(Dataset entries)
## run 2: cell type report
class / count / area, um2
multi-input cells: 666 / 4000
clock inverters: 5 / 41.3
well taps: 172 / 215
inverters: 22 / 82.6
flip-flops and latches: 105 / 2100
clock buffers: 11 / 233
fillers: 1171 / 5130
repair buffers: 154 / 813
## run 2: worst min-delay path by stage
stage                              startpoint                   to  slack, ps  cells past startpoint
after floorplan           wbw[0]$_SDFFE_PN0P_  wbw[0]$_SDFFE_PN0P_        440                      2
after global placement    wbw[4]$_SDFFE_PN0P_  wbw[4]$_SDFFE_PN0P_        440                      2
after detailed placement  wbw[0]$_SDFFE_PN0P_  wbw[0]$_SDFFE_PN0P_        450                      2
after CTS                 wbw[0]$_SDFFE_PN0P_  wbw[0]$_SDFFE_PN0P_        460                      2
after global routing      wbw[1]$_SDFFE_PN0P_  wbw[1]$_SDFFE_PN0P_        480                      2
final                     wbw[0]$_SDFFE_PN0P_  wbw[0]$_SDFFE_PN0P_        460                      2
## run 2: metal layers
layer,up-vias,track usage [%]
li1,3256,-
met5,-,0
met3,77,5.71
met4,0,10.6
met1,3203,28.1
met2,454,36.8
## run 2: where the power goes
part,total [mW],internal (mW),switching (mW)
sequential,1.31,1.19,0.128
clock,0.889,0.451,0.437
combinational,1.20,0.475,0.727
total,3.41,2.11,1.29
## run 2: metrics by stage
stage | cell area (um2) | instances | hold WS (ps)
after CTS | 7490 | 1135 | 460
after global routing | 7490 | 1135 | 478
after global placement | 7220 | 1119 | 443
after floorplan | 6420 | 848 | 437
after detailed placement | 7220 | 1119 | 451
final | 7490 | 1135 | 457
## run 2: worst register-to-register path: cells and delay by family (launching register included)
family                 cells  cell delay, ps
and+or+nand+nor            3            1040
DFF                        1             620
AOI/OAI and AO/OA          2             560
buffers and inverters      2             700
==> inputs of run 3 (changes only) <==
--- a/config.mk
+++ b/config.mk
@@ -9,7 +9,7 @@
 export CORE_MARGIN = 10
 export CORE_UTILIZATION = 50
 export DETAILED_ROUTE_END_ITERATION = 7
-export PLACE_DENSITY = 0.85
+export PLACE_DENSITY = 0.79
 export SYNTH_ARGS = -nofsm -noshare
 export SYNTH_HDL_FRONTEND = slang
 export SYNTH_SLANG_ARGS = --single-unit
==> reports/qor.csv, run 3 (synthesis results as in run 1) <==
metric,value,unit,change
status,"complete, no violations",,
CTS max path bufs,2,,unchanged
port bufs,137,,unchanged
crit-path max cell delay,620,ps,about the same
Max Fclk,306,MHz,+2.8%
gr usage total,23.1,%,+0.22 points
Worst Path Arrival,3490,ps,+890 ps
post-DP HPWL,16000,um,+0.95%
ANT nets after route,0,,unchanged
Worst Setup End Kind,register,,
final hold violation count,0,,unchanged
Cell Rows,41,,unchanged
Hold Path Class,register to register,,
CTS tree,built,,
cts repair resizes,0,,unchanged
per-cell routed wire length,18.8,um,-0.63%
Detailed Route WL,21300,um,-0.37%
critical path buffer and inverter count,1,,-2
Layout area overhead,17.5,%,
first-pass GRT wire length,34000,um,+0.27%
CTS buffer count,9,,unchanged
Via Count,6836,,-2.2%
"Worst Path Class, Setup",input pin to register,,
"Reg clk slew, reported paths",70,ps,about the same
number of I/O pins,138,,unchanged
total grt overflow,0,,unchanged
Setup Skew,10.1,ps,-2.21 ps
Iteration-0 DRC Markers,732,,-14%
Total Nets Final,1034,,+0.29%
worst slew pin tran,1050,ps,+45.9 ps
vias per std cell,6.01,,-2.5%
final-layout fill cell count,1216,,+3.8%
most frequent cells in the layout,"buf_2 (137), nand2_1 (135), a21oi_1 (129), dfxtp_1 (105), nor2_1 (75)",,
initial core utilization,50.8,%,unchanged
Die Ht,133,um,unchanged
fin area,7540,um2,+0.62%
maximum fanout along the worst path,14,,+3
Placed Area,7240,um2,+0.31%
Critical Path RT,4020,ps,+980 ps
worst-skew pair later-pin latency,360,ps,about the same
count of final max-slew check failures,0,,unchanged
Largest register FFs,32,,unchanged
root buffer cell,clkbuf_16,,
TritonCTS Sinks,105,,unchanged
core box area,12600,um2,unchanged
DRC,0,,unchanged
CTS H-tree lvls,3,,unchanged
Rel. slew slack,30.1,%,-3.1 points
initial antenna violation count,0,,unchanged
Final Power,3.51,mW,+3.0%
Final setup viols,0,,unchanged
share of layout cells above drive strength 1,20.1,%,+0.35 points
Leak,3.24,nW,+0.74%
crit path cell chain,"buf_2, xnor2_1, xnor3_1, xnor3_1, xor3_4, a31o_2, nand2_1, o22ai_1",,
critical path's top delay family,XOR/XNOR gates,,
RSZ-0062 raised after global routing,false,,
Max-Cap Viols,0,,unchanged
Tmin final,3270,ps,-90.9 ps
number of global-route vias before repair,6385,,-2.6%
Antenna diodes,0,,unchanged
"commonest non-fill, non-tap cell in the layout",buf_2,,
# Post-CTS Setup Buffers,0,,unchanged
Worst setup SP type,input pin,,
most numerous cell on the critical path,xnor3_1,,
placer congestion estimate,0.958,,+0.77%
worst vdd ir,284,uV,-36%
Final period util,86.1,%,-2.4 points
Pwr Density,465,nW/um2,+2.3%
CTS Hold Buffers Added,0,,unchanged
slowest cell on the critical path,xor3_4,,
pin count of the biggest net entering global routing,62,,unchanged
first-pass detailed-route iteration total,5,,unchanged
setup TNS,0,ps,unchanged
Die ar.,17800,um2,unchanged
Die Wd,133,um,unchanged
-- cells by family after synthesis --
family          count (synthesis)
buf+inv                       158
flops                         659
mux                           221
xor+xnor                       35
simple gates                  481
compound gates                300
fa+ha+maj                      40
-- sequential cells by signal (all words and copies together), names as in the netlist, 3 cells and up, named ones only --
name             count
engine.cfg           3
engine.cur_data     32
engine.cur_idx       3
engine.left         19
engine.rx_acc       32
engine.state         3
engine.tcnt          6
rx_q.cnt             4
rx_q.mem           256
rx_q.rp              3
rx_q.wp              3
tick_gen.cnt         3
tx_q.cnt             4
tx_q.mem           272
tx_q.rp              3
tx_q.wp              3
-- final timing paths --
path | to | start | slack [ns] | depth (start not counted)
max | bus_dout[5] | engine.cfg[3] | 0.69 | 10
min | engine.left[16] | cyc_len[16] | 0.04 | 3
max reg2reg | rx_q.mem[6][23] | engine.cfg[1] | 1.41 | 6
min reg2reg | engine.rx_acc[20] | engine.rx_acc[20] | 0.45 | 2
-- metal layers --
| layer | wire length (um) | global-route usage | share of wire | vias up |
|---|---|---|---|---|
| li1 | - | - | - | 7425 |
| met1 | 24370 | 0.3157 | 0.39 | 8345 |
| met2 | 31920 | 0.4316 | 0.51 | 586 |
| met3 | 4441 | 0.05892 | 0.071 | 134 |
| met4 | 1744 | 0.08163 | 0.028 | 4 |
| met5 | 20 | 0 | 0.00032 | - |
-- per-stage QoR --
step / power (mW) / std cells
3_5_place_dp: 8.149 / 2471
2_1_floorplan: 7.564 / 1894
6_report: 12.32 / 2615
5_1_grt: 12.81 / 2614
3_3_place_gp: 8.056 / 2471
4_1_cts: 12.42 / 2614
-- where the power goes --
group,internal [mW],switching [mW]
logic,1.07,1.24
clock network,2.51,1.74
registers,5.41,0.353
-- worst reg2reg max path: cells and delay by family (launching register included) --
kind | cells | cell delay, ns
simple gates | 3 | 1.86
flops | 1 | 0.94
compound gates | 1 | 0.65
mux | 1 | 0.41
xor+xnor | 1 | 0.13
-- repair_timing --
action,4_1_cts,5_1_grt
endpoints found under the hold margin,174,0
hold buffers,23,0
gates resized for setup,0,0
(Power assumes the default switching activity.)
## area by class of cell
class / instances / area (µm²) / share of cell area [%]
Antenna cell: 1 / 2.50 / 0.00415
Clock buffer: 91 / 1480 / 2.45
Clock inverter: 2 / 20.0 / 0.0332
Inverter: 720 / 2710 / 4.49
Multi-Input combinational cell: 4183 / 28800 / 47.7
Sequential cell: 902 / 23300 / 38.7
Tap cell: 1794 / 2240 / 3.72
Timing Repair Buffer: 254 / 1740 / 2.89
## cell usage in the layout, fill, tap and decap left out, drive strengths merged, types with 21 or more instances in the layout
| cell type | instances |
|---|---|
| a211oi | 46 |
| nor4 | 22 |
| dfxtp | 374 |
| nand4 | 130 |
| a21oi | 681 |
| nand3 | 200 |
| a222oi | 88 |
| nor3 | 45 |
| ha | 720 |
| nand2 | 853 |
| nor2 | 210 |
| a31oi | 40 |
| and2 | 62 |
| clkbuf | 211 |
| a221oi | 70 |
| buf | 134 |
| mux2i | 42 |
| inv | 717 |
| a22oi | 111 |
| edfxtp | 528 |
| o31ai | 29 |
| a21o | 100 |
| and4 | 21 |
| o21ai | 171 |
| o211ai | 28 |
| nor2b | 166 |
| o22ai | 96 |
## src/rtl/txirq_pkg.sv

```systemverilog
package txirq_pkg;
  localparam int ADDR_W = 2;
  localparam int DATA_W = 8;
  localparam logic [ADDR_W-1:0] ADDR_CTRL = 2'd0;
  localparam logic [ADDR_W-1:0] ADDR_RES  = 2'd1;
  localparam logic [ADDR_W-1:0] ADDR_EVT  = 2'd2;
  localparam logic [ADDR_W-1:0] ADDR_MASK = 2'd3;
  localparam int BIT_TRIG = 0;
  localparam int BIT_ACK  = 2;
  localparam int BIT_FAIL = 0;
  localparam int EVT_N    = 2;
  // register bit position of each event, index 0 = tx done, 1 = rx
  localparam int EVT_POS [EVT_N] = '{0, 3};

  typedef struct packed {
    logic wrCtrl;
    logic startTx;
    logic wrMask;
    logic clrEvt;
  } hostStrobe_t;
endpackage

```

## src/rtl/txirq_ctrl.sv

```systemverilog
module txirq_ctrl
  import txirq_pkg::*;
(
  input  logic              clk,
  input  logic              rstN,
  input  logic [ADDR_W-1:0] regAddr,
  input  logic              regWr,
  input  logic              regRd,
  input  logic              trigBit,
  input  logic              macAccept,
  output hostStrobe_t       strobe,
  output logic              macReq
);
  logic trigQ;

  always_comb begin
    strobe.wrCtrl  = regWr && (regAddr == ADDR_CTRL);
    strobe.startTx = strobe.wrCtrl && trigBit;
    strobe.wrMask  = regWr && (regAddr == ADDR_MASK);
    strobe.clrEvt  = regRd && (regAddr == ADDR_EVT);
  end

  // trigger bit: set by host, self-clears when the MAC takes it
  always_ff @(posedge clk or negedge rstN) begin
    if (!rstN)               trigQ <= 1'b0;
    else if (strobe.startTx) trigQ <= 1'b1;
    else if (macAccept)      trigQ <= 1'b0;
  end

  assign macReq = trigQ;
endmodule

```

## src/rtl/txirq_dp.sv

```systemverilog
module txirq_dp
  import txirq_pkg::*;
(
  input  logic              clk,
  input  logic              rstN,
  input  hostStrobe_t       strobe,
  input  logic [ADDR_W-1:0] regAddr,
  input  logic [DATA_W-1:0] regWdata,
  input  logic              macReq,
  input  logic              macDone,
  input  logic              macFail,
  input  logic              rxEvent,
  output logic [DATA_W-1:0] regRdata,
  output logic              macAckReq,
  output logic              irqN,
  output logic [EVT_N-1:0]  evtQ,
  output logic [EVT_N-1:0]  maskQ,
  output logic              failQ
);
  logic [EVT_N-1:0] evtSet;
  logic [EVT_N-1:0] maskIn;
  logic [DATA_W-1:0] evtView, maskView;
  logic ackQ;

  assign evtSet = {rxEvent, macDone};

  always_ff @(posedge clk or negedge rstN) begin
    if (!rstN)              ackQ <= 1'b0;
    else if (strobe.wrCtrl) ackQ <= regWdata[BIT_ACK];
  end

  always_ff @(posedge clk or negedge rstN) begin
    if (!rstN)               failQ <= 1'b0;
    else if (macDone)        failQ <= macFail;
    else if (strobe.startTx) failQ <= 1'b0;
  end

  for (genvar i = 0; i < EVT_N; i++) begin : g_evt
    assign maskIn[i] = regWdata[EVT_POS[i]];

    always_ff @(posedge clk or negedge rstN) begin
      if (!rstN) evtQ[i] <= 1'b0;
      else       evtQ[i] <= evtSet[i] | (evtQ[i] & ~strobe.clrEvt);
    end

    always_ff @(posedge clk or negedge rstN) begin
      if (!rstN)              maskQ[i] <= 1'b1;
      else if (strobe.wrMask) maskQ[i] <= maskIn[i];
    end
  end

  always_comb begin
    evtView  = '0;
    maskView = '0;
    for (int i = 0; i < EVT_N; i++) begin
      evtView[EVT_POS[i]]  = evtQ[i];
      maskView[EVT_POS[i]] = maskQ[i];
    end
  end

  always_comb begin
    regRdata = '0;
    case (regAddr)
      ADDR_CTRL: begin
        regRdata[BIT_TRIG] = macReq;
        regRdata[BIT_ACK]  = ackQ;
      end
      ADDR_RES:  regRdata[BIT_FAIL] = failQ;
      ADDR_EVT:  regRdata = evtView;
      default:   regRdata = maskView;
    endcase
  end

  assign macAckReq = ackQ;
  assign irqN      = ~|(evtQ & ~maskQ);
endmodule

```

## src/rtl/txirq_top.sv

```systemverilog
module txirq_top
  import txirq_pkg::*;
(
  input  logic              clk,
  input  logic              rstN,
  input  logic [ADDR_W-1:0] regAddr,
  input  logic              regWr,
  input  logic              regRd,
  input  logic [DATA_W-1:0] regWdata,
  output logic [DATA_W-1:0] regRdata,
  output logic              macReq,
  output logic              macAckReq,
  input  logic              macAccept,
  input  logic              macDone,
  input  logic              macFail,
  input  logic              rxEvent,
  output logic              irqN
);
  hostStrobe_t      strobe;
  logic [EVT_N-1:0] evtQ;
  logic [EVT_N-1:0] maskQ;
  logic             failQ;

  txirq_ctrl u_ctrl (
    .clk(clk), .rstN(rstN), .regAddr(regAddr), .regWr(regWr), .regRd(regRd),
    .trigBit(regWdata[BIT_TRIG]), .macAccept(macAccept),
    .strobe(strobe), .macReq(macReq)
  );

  txirq_dp u_dp (
    .clk(clk), .rstN(rstN), .strobe(strobe), .regAddr(regAddr),
    .regWdata(regWdata), .macReq(macReq), .macDone(macDone),
    .macFail(macFail), .rxEvent(rxEvent), .regRdata(regRdata),
    .macAckReq(macAckReq), .irqN(irqN), .evtQ(evtQ), .maskQ(maskQ),
    .failQ(failQ)
  );
endmodule

```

### PROBLEM TO SOLVE
All lines above that hold the string "gates" should be copied.

### ANSWER TO THIS EXERCISE
critical path's top delay family,XOR/XNOR gates,,
simple gates                  481
compound gates                300
simple gates | 3 | 1.86
compound gates | 1 | 0.65
gates resized for setup,0,0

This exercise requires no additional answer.